The State and Fate of Srirangapatna Fort
Concerns have been voiced in SOM a few days ago about the safety of the historic fort at the island town of Srirangapatna, especially in view of its frequent exposure to flood waters year after year. Incidentally, the panoramic drone shot (see pic. above) of the western tip of the fortress is the first such magnificent view of the place that I have seen. I was so impressed by it that I called up SOM this morning and discovered that Vinay Karekura, the writer of the article, commissioned an agency to get the view for his piece. My congratulations to him and his team!

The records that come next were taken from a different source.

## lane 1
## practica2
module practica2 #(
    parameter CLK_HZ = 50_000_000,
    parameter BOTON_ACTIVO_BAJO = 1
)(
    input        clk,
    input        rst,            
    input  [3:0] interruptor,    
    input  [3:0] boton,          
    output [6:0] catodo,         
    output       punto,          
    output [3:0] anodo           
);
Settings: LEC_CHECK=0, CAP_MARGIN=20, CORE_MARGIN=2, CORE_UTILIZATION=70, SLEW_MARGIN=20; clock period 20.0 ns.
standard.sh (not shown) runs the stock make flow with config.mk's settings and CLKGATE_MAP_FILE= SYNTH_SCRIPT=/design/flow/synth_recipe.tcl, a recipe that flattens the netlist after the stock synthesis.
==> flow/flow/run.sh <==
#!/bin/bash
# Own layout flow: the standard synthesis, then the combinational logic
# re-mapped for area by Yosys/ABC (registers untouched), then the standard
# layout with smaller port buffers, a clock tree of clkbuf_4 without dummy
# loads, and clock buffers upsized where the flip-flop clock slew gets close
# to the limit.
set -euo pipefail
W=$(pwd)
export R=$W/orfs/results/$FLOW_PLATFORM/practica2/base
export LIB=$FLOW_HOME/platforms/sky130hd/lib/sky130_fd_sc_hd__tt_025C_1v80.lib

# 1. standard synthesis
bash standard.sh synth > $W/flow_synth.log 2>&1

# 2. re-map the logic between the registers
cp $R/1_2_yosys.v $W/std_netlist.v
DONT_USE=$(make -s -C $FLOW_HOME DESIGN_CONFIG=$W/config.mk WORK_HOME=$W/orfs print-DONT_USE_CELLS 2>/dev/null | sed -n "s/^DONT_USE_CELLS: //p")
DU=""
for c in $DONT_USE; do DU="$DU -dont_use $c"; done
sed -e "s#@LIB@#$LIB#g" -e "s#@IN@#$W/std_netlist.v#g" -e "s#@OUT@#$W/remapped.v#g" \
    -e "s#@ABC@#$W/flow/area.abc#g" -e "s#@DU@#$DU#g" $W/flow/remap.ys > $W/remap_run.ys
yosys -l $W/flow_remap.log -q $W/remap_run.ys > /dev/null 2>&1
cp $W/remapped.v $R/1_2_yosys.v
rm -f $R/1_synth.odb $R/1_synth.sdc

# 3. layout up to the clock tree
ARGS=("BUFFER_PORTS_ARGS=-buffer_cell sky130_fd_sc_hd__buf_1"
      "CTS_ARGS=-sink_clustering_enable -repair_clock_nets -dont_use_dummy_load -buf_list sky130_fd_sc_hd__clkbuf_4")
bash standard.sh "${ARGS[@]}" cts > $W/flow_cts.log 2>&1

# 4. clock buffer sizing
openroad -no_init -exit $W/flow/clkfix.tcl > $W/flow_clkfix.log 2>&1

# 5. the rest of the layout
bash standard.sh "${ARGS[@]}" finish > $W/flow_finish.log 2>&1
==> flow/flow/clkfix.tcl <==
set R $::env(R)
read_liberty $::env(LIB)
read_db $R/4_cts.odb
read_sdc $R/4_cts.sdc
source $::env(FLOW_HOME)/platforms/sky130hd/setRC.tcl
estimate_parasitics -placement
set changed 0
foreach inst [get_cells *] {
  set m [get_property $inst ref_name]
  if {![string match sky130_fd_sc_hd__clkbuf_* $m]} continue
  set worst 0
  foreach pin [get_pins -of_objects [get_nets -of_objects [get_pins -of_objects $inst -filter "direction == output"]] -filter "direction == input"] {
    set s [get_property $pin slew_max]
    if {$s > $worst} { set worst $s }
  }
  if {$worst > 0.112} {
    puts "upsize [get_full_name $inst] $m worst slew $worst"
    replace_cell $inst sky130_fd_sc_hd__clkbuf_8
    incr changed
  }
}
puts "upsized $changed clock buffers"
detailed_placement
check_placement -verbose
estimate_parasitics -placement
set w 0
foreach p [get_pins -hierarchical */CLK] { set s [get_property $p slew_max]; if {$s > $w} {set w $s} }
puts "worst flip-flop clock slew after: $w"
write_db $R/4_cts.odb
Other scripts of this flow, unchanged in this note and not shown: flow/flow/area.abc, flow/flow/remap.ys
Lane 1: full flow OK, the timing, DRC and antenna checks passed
Background: an optimization exercise with open tools, aiming at small area and a short achievable clock period. Do not read the settings as production practice.
Only simulation tests tie the RTL to the original design; equivalence was not proved.

==> inputs of run a <==
Design sparc_alu_reg, start of the top module:
module sparc_alu_reg (
    input             clk,
    input      [31:0] valA_in,
    input      [31:0] valB_in,
    input      [1:0]  op_in,
    input      [2:0]  op2_in,
    input      [21:0] imm22_in,
    input      [5:0]  op3_in,
    input             i_in,
    input      [12:0] simm13_in,
    input      [31:0] pc_in,
    input             a_in,
    input      [3:0]  cond_in,
    input      [29:0] disp30_in,
    input      [3:0]  icc_in,
    input      [31:0] y_in,
    output reg [63:0] res_out,
    output reg [31:0] target_out,
    output reg        mux_sel_out,
    output reg [3:0]  icc_out,
    output reg [31:0] y_out,
    output reg        a_out,
    output reg        trap_out
);
    reg [31:0] r_valA, r_valB, r_pc, r_y;
    reg [1:0]  r_op;
    reg [2:0]  r_op2;
    reg [21:0] r_imm22;
    reg [5:0]  r_op3;
    reg        r_i, r_a;
    reg [12:0] r_simm13;
    reg [3:0]  r_cond, r_icc;
    reg [29:0] r_disp30;
    wire [63:0] w_res;
    wire [31:0] w_target, w_y;
    wire        w_mux_sel, w_a, w_trap;
  ...
make LEC_CHECK=0 ABC_AREA=1 CAP_MARGIN=50 CORE_MARGIN=2 CORE_UTILIZATION=55 SLEW_MARGIN=50 finish   # period 400.0 ns
run.sh (not shown) runs the stock make flow with config.mk's settings and CLKGATE_MAP_FILE= SYNTH_SCRIPT=/design/flow/synth_recipe.tcl, a recipe that flattens the netlist after the stock synthesis.
==> run b (differences from run a) <==
--- a/flow/design.v
+++ b/flow/design.v
@@ -584,40 +584,39 @@
 	wire [63:0] res_sh = left ? {rot & ~ge, rot & ge} :
 	                     {{32{sgn}}, (rot & ger) | ({32{sgn}} & ~ger)};
 	wire [63:0] prod;
 	wire [31:0] dq;
 	wire sat;    
 	alu_muldiv md (.n({Y, A}), .d(B), .a(A), .b(B), .mul(o_umul | o_smul), .q(dq), .sat(sat),
 		.p(prod));
-	wire [31:0] udq = sat ? 32'hffffffff : dq;
-	always_comb begin
-		ALU_res_out = res_add;
-		if (is_call || o_jmpl) ALU_res_out = {32'b0, ALU_PC_in};
-		if (is_sethi) ALU_res_out = {32'b0, ALU_imm22_in, 10'b0};
-		if (o_logic) ALU_res_out = res_log;
-		if (o_shift) ALU_res_out = res_sh;
-		if (o_umul) ALU_res_out = prod;
-		if (o_smul) ALU_res_out = {{32{prod[31]}}, prod[31:0]};
-		if (o_udiv) ALU_res_out = {32'b0, udq};
-		if (o_sdiv) ALU_res_out = {32'b0, dq};
-		if (o_rdy) ALU_res_out = {32'b0, Y};
-		if (o_wry) ALU_res_out = {A ^ B, 32'b0};
-		if (o_trap) ALU_res_out = 64'b0;
-	end
+	wire s_pc   = is_call | o_jmpl;
+	wire s_div  = o_udiv | o_sdiv;
+	wire s_mul  = o_umul | o_smul;
+	wire s_none = s_pc | is_sethi | o_logic | o_shift | s_mul | s_div | o_rdy | o_wry | o_trap;
+	wire s_add  = ~s_none;
+	wire [31:0] dres = dq | {32{sat & o_udiv}};
+	assign ALU_res_out[31:0] = ({32{s_add}} & sum) | ({32{s_pc}} & ALU_PC_in) |
+		({32{is_sethi}} & {ALU_imm22_in, 10'b0}) | ({32{o_logic}} & lres) |
+		({32{o_shift}} & res_sh[31:0]) | ({32{s_mul}} & prod[31:0]) | ({32{s_div}} & dres) |
+		({32{o_rdy}} & Y);
+	assign ALU_res_out[63:32] = ({32{s_add}} & {{31{o_sub & r32}}, r32}) | ({32{o_logic & lhi}}) |
+		({32{o_shift}} & res_sh[63:32]) | ({32{o_umul}} & prod[63:32]) |
+		({32{o_smul & prod[31]}}) | ({32{o_wry}} & (A ^ B));
 	wire zadd = ~r32 & ~|sum;
 	wire ovf = ~(A[31] ^ B[31] ^ o_sub) & (A[31] ^ sum[31]);
 	wire tag = A[0] | A[1] | B[0] | B[1];
+	wire zdq = ~|dq;
 	always_comb begin
 		ALU_icc_out = icc;
 		if (o_logcc) ALU_icc_out[2] = ~lhi & ~|lres;
 		if (o_arcc) ALU_icc_out = {sum[31], zadd, ovf | (o_tag & tag), r32};
 		if (o_tagtv && !(tag || ovf)) ALU_icc_out = {sum[31], zadd, 1'b0, r32};
 		if (o_mulcc) ALU_icc_out = {prod[31], ~|prod[31:0], 2'b00};
-		if (o_udivcc) ALU_icc_out = {udq[31], ~|udq, sat, 1'b0};
-		if (o_sdivcc) ALU_icc_out = {dq[31], ~|dq, 2'b00};
+		if (o_udivcc) ALU_icc_out = {dq[31] | sat, zdq & ~sat, sat, 1'b0};
+		if (o_sdivcc) ALU_icc_out = {dq[31], zdq, 2'b00};
 	end
 	assign ALU_Y_out = o_mulscc ? {A[0], Y[31:1]} : Y;
 	wire cn = icc[3], cz = icc[2], cv = icc[1], cc = icc[0];
 	logic base;
 	always_comb begin
 		case (cond[2:0])
 			3'd0: base = 1'b0;
==> run c (differences from run a) <==
--- a/flow/config.mk
+++ b/flow/config.mk
@@ -4,9 +4,10 @@
 export VERILOG_FILES = /design/flow/design.v
 export SDC_FILE = /design/flow/constraint.sdc
 export NUM_CORES = 8
 export LEC_CHECK = 0
 export ABC_AREA = 1
 export CAP_MARGIN = 50
 export CORE_MARGIN = 2
-export CORE_UTILIZATION = 55
+export CORE_UTILIZATION = 60
+export PLACE_DENSITY = 0.7
 export SLEW_MARGIN = 50
==> run summary <==
Critical path depth, highest first: run c, run a, run b. Setup slack, highest first: run c, run a, run b. Against run a, the synthesized area of run b is lower by about 2.8%. Die area: run c < run b < run a. Global-route usage, lowest first: run a, run b, run c. In run a the hold slack is lower than in run c, by 0.028 ns. The highest wire length belongs to run b, the lowest to run c. Sequential cell count is the same in run a and run c.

Although some locals have said that this is the first time that flood waters have risen so high I beg to differ. In the early sixties I have myself seen much higher levels while standing with my dad and maternal grandfather at the edge of the Wellesley Bridge. When I expressed surprise over the way the water was flowing well over the road surface, my grandfather told me that in the late forties he had seen the water flowing well over the parapet of the bridge!
While the views of a few people have been published in the article about the natural forces that threaten the fort, I am of the opinion that the edifice is not so much in danger from natural phenomena as from the natural apathy of man. I say this because I have been observing from the days of my own childhood to the present day that the ramparts of the fort and also many historically important structures in and around it have been the victims of either neglect or simple vandalism. All this has happened simply because we do not have an arrangement in place that prevents tourists from pecking at the ramparts and monuments every time they visit the place or the locals from carting away a few stone slabs when they need to cover up a drain that runs in front of their door steps!
Agencies like the Archaeological Survey of India have only some stipulated monuments whose protection and upkeep they are entrusted with. The rest of the fort is a virtual ‘free for all’ zone. Unless this too is visibly guarded and protected, very soon there will be nothing much left to protect and perhaps nothing much to see too!